What do we mean by this…
We are calling for a fully independent, public, statutory inquiry — a legal investigation that is transparent, listens to families’ lived experiences, and exposes the truth about systemic failures.
Why a public inquiry?
A public, statutory inquiry is a formal investigation, empowered by law, to uncover what’s gone wrong. It compels witnesses to speak, examines systemic practices, and produces an open report accessible to all.
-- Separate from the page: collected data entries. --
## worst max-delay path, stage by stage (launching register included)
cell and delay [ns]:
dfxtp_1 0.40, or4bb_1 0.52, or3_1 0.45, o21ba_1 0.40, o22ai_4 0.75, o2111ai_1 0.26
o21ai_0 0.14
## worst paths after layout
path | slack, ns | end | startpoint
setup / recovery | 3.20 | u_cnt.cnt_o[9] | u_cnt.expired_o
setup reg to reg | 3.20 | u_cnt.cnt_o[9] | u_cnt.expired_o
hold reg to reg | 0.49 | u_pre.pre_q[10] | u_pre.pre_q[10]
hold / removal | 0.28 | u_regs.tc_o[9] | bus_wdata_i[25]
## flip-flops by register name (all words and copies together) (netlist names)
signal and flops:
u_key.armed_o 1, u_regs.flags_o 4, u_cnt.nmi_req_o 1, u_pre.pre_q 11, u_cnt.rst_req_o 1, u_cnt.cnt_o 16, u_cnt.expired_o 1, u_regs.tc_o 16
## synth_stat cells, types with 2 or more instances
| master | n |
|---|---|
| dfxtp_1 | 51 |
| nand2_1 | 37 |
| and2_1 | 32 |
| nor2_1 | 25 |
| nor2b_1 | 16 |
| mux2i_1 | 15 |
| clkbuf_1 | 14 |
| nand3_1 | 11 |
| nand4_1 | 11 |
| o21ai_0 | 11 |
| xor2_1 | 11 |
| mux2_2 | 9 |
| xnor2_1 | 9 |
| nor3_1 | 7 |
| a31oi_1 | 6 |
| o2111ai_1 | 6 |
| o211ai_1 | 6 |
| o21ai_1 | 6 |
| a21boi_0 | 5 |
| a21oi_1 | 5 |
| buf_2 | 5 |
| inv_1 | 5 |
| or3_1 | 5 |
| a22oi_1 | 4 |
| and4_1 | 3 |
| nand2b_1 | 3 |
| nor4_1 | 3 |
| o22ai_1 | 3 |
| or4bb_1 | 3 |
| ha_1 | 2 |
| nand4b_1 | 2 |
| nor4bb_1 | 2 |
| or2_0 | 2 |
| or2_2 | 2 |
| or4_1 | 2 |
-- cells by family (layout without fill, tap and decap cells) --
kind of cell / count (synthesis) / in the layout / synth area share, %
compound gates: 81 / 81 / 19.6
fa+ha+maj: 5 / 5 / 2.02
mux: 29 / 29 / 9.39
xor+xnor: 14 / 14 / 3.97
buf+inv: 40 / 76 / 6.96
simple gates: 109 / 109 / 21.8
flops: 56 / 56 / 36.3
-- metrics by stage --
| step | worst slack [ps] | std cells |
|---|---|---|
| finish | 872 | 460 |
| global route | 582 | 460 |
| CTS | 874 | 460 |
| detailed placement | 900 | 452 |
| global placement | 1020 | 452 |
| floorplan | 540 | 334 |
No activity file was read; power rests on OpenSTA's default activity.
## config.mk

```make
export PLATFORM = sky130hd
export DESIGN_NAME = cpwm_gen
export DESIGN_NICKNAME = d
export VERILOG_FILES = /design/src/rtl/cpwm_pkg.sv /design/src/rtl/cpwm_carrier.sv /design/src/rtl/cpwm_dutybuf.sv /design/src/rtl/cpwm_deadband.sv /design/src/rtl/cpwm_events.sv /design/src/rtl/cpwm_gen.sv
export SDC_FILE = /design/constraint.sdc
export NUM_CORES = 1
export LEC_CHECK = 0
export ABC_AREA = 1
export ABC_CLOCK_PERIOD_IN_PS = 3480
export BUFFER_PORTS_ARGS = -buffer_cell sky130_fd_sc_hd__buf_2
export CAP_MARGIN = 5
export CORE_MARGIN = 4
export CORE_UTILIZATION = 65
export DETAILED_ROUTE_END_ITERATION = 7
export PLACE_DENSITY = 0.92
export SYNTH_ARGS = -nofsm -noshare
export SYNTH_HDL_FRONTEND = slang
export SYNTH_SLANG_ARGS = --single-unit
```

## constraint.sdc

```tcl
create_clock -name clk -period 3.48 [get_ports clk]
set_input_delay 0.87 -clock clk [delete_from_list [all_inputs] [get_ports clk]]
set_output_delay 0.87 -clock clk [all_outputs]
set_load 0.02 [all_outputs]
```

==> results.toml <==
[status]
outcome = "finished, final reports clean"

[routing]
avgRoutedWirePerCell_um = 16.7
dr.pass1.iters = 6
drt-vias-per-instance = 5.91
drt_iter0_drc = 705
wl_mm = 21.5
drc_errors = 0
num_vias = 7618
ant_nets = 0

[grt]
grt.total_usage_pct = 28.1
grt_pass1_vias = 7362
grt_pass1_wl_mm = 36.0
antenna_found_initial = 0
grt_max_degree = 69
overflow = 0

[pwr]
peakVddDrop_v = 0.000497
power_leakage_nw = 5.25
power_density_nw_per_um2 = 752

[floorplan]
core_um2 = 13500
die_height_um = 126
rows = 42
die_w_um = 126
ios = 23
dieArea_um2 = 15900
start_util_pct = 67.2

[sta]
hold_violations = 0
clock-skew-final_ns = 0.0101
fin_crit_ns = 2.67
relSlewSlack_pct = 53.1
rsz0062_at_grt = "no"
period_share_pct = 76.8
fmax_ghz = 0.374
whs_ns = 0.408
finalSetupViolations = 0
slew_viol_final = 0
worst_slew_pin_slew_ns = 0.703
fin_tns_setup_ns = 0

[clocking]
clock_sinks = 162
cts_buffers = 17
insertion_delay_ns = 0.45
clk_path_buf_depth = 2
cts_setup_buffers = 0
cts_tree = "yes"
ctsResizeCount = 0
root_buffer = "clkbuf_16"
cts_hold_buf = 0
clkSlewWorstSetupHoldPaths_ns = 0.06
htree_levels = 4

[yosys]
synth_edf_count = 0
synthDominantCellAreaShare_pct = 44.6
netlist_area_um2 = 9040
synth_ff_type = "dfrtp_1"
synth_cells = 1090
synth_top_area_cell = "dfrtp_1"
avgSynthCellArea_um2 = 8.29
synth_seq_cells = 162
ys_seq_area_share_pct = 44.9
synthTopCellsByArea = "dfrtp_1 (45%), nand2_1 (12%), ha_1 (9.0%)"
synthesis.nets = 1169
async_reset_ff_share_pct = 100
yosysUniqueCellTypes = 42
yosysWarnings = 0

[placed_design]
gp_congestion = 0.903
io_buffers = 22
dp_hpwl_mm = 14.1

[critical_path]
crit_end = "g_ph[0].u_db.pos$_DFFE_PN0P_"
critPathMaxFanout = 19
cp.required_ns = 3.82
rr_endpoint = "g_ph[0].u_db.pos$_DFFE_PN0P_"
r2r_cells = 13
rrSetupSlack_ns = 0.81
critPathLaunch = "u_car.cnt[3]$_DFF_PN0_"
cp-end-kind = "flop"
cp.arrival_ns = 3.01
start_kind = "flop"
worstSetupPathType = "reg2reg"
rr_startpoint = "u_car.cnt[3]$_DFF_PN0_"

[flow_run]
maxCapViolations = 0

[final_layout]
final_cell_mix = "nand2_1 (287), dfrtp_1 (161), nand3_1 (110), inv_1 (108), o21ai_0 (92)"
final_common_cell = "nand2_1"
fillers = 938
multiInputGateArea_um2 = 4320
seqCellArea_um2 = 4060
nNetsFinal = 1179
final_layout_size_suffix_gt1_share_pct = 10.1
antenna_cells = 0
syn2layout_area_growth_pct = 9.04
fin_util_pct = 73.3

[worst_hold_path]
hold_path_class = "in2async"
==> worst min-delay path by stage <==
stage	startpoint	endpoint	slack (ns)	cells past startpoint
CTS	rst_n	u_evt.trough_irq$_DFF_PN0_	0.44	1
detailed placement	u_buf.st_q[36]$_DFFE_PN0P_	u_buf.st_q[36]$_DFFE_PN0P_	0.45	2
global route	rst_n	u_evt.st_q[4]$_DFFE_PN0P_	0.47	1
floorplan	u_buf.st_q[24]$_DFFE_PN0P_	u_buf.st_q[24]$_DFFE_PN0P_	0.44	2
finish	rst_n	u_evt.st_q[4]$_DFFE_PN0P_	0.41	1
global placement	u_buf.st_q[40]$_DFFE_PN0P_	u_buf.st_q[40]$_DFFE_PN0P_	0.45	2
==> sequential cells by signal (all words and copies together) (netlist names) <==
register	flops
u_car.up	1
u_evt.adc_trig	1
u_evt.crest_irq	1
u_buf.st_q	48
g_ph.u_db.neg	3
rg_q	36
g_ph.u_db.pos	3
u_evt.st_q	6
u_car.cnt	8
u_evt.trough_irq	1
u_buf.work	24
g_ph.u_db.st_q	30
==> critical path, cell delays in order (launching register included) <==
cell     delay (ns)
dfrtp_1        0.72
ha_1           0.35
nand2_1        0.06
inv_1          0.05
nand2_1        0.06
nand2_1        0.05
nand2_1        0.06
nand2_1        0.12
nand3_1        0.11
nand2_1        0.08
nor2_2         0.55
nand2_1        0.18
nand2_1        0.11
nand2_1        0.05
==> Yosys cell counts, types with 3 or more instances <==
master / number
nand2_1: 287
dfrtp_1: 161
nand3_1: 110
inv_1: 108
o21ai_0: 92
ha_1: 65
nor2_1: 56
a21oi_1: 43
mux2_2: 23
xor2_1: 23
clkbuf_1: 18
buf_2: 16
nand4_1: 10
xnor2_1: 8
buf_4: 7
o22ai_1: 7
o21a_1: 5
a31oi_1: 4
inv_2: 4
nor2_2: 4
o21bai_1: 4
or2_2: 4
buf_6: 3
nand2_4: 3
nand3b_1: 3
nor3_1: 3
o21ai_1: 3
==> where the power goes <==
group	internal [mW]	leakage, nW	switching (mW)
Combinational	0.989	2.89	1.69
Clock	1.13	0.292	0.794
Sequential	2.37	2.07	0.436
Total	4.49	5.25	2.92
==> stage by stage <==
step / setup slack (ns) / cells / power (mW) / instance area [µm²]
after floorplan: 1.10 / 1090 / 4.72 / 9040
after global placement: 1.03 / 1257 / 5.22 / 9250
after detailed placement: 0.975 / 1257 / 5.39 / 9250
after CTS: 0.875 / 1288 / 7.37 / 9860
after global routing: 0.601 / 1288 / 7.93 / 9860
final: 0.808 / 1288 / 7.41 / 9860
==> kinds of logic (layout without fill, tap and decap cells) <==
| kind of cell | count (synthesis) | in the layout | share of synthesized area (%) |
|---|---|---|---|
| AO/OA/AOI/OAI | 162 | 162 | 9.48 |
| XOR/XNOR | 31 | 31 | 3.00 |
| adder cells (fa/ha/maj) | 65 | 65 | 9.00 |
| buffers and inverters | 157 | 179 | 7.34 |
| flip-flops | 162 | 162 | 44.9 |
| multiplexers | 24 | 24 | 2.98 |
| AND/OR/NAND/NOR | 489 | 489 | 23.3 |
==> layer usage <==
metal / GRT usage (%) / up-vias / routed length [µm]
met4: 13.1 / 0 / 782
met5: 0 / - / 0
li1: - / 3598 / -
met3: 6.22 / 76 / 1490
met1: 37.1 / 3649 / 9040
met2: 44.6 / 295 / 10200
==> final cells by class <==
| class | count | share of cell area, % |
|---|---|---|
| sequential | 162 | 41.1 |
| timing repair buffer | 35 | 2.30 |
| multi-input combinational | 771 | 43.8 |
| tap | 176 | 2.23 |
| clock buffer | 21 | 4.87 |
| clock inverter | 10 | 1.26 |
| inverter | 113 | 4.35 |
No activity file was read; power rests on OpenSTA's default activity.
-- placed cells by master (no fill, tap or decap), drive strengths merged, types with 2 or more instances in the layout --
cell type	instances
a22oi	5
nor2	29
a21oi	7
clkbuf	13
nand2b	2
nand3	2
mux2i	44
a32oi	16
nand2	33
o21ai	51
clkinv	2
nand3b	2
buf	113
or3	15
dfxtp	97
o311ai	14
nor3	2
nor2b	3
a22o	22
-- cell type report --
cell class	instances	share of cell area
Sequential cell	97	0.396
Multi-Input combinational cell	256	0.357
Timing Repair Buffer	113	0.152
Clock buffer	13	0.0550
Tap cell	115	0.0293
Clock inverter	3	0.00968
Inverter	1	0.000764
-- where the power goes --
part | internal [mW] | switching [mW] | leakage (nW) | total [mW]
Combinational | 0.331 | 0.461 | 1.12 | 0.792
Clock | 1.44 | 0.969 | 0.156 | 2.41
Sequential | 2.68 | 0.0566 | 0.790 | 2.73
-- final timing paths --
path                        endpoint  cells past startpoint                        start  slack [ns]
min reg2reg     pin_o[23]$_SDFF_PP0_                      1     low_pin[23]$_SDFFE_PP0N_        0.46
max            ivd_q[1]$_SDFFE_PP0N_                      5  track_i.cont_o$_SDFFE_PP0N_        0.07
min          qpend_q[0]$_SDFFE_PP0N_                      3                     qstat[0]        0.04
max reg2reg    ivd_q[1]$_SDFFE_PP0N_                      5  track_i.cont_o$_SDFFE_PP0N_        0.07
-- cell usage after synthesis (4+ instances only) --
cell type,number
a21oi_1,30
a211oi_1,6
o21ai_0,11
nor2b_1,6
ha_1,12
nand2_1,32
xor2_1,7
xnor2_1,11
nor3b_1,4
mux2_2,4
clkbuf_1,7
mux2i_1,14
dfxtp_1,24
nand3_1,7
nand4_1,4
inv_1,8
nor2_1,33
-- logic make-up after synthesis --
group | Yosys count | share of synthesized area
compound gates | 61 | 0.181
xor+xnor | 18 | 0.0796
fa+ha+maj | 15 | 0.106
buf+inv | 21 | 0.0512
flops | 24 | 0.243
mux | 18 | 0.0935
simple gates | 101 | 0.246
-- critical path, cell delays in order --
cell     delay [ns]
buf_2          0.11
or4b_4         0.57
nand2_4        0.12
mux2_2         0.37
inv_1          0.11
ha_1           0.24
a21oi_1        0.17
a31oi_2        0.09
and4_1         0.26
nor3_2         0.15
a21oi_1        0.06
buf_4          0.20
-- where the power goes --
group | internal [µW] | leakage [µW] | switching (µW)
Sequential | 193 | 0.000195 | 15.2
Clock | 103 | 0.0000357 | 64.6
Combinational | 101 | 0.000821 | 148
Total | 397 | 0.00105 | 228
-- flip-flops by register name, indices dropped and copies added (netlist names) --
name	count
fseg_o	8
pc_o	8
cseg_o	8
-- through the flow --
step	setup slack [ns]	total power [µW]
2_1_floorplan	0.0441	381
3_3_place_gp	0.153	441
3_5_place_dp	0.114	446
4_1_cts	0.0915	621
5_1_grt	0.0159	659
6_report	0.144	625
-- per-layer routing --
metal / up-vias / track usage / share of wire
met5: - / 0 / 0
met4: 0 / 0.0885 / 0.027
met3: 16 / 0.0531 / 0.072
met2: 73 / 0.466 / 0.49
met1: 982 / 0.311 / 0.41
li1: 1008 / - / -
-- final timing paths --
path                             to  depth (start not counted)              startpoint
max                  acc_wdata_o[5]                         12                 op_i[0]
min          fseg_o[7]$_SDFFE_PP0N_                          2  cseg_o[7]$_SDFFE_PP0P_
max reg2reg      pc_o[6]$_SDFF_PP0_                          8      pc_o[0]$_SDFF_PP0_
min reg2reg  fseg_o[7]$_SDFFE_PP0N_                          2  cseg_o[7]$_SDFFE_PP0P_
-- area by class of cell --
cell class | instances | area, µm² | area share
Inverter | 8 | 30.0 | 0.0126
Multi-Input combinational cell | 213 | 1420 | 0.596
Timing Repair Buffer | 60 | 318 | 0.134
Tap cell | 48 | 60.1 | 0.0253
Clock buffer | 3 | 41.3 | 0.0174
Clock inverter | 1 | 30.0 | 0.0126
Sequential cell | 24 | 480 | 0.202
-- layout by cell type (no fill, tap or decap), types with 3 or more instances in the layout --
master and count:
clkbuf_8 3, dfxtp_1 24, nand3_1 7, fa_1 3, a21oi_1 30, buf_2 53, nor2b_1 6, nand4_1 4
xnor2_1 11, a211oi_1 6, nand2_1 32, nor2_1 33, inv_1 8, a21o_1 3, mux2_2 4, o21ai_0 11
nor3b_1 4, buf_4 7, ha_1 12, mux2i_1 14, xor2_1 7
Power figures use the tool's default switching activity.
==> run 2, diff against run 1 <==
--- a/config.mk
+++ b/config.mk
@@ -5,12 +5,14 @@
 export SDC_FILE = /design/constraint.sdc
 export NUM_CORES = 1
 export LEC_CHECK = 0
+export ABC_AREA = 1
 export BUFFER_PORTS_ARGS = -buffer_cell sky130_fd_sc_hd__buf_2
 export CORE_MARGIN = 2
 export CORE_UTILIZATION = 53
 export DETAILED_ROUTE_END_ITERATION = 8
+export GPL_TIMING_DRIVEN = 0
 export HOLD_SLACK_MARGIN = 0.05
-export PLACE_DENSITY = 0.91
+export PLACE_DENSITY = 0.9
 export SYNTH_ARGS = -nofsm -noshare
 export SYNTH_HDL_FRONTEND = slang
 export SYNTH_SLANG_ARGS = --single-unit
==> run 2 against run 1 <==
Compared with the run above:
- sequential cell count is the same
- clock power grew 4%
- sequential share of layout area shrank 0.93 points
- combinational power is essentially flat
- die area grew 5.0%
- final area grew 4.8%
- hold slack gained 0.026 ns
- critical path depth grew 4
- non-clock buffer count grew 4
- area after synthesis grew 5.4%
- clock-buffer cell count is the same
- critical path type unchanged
## src/rtl/flash_page_writer.sv

```systemverilog
module flash_page_writer #(
  parameter int AW = 24,
  parameter int LW = 16,
  parameter int TW = 20,
  parameter int PW = 9
) (
  input  logic          clk,
  input  logic          rst_n,
  input  logic          req_valid,
  input  logic [AW-1:0] req_addr,
  input  logic [LW-1:0] req_len,
  input  logic [PW-1:0] page_size,
  input  logic [AW:0]   dev_size,
  input  logic [TW-1:0] ready_tmo,
  input  logic [TW-1:0] cmd_tmo,
  output logic          cmd_req,
  output logic [AW+7:0] cmd_hdr,
  output logic [PW-1:0] cmd_len,
  input  logic          cmd_ack,
  input  logic          cmd_done,
  input  logic          cmd_wip,
  input  logic          cmd_wm,
  input  logic          eng_pull,
  output logic          src_pop,
  output logic          busy,
  output logic          done,
  output logic [LW-1:0] bytes_written,
  output logic [1:0]    err
);
  localparam logic [1:0] E_OK = 2'd0, E_RANGE = 2'd1, E_IO = 2'd2, E_BUSY = 2'd3;

  typedef enum logic [2:0] {S_IDLE, S_PREQ, S_PWAIT, S_PGAP, S_WREQ, S_WWAIT, S_GREQ, S_GWAIT} st_t;
  st_t state;

  logic [AW-1:0] addr;
  logic [LW-1:0] rem;
  logic [TW-1:0] tmr, rdy;
  logic [PW-1:0] room, chunk;
  logic          too_far, in_poll;

  assign room    = page_size - (addr[PW-1:0] & (page_size - 1'b1));
  assign chunk   = (LW'(room) < rem) ? room : rem[PW-1:0];
  assign too_far = ({1'b0, req_addr} + (AW+1)'(req_len)) > dev_size;
  assign in_poll = state inside {S_PREQ, S_PWAIT, S_PGAP};

  assign busy    = state != S_IDLE;
  assign cmd_req = state inside {S_PREQ, S_WREQ, S_GREQ};
  assign cmd_len = (state inside {S_GREQ, S_GWAIT}) ? chunk : '0;
  assign src_pop = eng_pull && state == S_GWAIT;
  always_comb begin
    if (state inside {S_GREQ, S_GWAIT})      cmd_hdr = {8'h02, addr};
    else if (state inside {S_WREQ, S_WWAIT}) cmd_hdr = {8'h06, {AW{1'b0}}};
    else                                     cmd_hdr = {8'h05, {AW{1'b0}}};
  end

  always_ff @(posedge clk or negedge rst_n) begin
    if (!rst_n) begin
      state <= S_IDLE; addr <= '0; rem <= '0; tmr <= '0; rdy <= '0;
      bytes_written <= '0; err <= E_OK; done <= 1'b0;
    end else begin
      done <= 1'b0;
      tmr  <= tmr + 1'b1;
      if (in_poll) rdy <= rdy + 1'b1;
      case (state)
        S_IDLE: if (req_valid) begin
          bytes_written <= '0; err <= E_OK; addr <= req_addr; rem <= req_len;
          tmr <= '0; rdy <= '0;
          if (too_far) begin err <= E_RANGE; done <= 1'b1; end
          else if (req_len == '0) done <= 1'b1;
          else state <= S_PREQ;
        end
        S_PREQ, S_WREQ, S_GREQ: begin
          if (cmd_ack) begin
            tmr <= '0;
            state <= (state == S_PREQ) ? S_PWAIT : (state == S_WREQ) ? S_WWAIT : S_GWAIT;
          end else if (tmr >= cmd_tmo) begin
            state <= S_IDLE; err <= E_IO; done <= 1'b1;
          end
        end
        S_PWAIT: begin
          if (cmd_done) begin tmr <= '0; state <= cmd_wip ? S_PGAP : S_WREQ; end
          else if (tmr >= cmd_tmo) begin state <= S_IDLE; err <= E_IO; done <= 1'b1; end
        end
        S_PGAP: begin
          tmr <= '0;
          if (rdy >= ready_tmo) begin state <= S_IDLE; err <= E_BUSY; done <= 1'b1; end
          else state <= S_PREQ;
        end
        S_WWAIT: begin
          tmr <= '0;
          if (cmd_done) begin
            if (cmd_wm) state <= S_GREQ;
            else begin state <= S_IDLE; err <= E_IO; done <= 1'b1; end
          end else if (tmr >= cmd_tmo) begin state <= S_IDLE; err <= E_IO; done <= 1'b1; end
          else tmr <= tmr + 1'b1;
        end
        S_GWAIT: begin
          if (cmd_done) begin
            tmr <= '0; rdy <= '0;
            bytes_written <= bytes_written + LW'(chunk);
            addr <= addr + AW'(chunk);
            rem  <= rem - LW'(chunk);
            if (rem == LW'(chunk)) begin state <= S_IDLE; done <= 1'b1; end
            else state <= S_PREQ;
          end else if (tmr >= cmd_tmo) begin state <= S_IDLE; err <= E_IO; done <= 1'b1; end
        end
        default: state <= S_IDLE;
      endcase
    end
  end

  p_req_hold_r11: assert property (@(posedge clk) disable iff (!rst_n)
    cmd_req && !cmd_ack && (tmr < cmd_tmo) |=> cmd_req && $stable(cmd_hdr) && $stable(cmd_len));
  p_page_bound_r1: assert property (@(posedge clk) disable iff (!rst_n)
    cmd_req && cmd_hdr[AW+7:AW] == 8'h02 |->
      (cmd_len != '0) && (({1'b0, cmd_hdr[PW-1:0] & (page_size - 1'b1)} + {1'b0, cmd_len}) <= {1'b0, page_size}));
  p_poll_gap_r3: assert property (@(posedge clk) disable iff (!rst_n)
    state == S_PWAIT && cmd_done && cmd_wip |=> !cmd_req);
  p_pop_gate_r5: assert property (@(posedge clk) disable iff (!rst_n)
    src_pop |-> !cmd_req && cmd_hdr[AW+7:AW] == 8'h02);
  p_count_up_r8: assert property (@(posedge clk) disable iff (!rst_n)
    busy |=> bytes_written >= $past(bytes_written));
  p_range_empty_r6: assert property (@(posedge clk) disable iff (!rst_n)
    done && err == E_RANGE |-> bytes_written == '0);
endmodule

```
Its purpose isn’t just to review — it’s to expose the facts, hold systems to account, and inform real understanding.
This is about safeguarding future generations by uncovering the root causes of harm, addressing public concern, and ensuring accountability.
Request:
We call for a public inquiry to examine social care outcomes in relation to the lived experience of families, with a focus on how social care values and ethics are demonstrated in everyday practice.
The inquiry should explore:
• How current outcomes compare with the ethical values that underpin social care.
• Whether the system truly operates in a way that is child- and family-centered.
• How practice can evolve to be more impact-focused, humane, and responsive to complex trauma.
This inquiry must go beyond data and performance targets. It must ask: Are we treating families with dignity? Are we healing or harming? Are we delivering what children actually need to thrive?
This is being launched as a formal petition and will be shared with all parents and carers effected by social care. The numbers will be staggering due to the negativity publicly for social care.

4. Establish Independent Audit Panels Led by Those with Lived Experience
Too often, local authority culture is shaped by toxic professionalism and punitive bias. Involving individuals with lived experience brings real-world insight into how systems operate and impact families on the ground. This will increase accountability, ethical oversight and align outcomes.
What do we mean by this…
We urge the government to implement independent audit panels composed of parents, carers, and individuals with lived experience of social care. These panels would review care planning, training, complaints handling, information sharing and service development at a local and national level.
Key principles:
• Panel members must be selected independently of local authorities.
• National organisations such as PATCH, FRG (Family Rights Group), AUK (Adoption UK), ARG( Adopter Reference Group), and other family-focused professionals and volunteers should support a fair, transparent selection process, with cross committee consideration not sole to ensure continuous fairness.
• This should be a nationwide initiative, ensuring consistent, accountable, and unbiased oversight across the country.
• Social work practice must be transparent and open, particularly in how placements for fostering and adoption are matched.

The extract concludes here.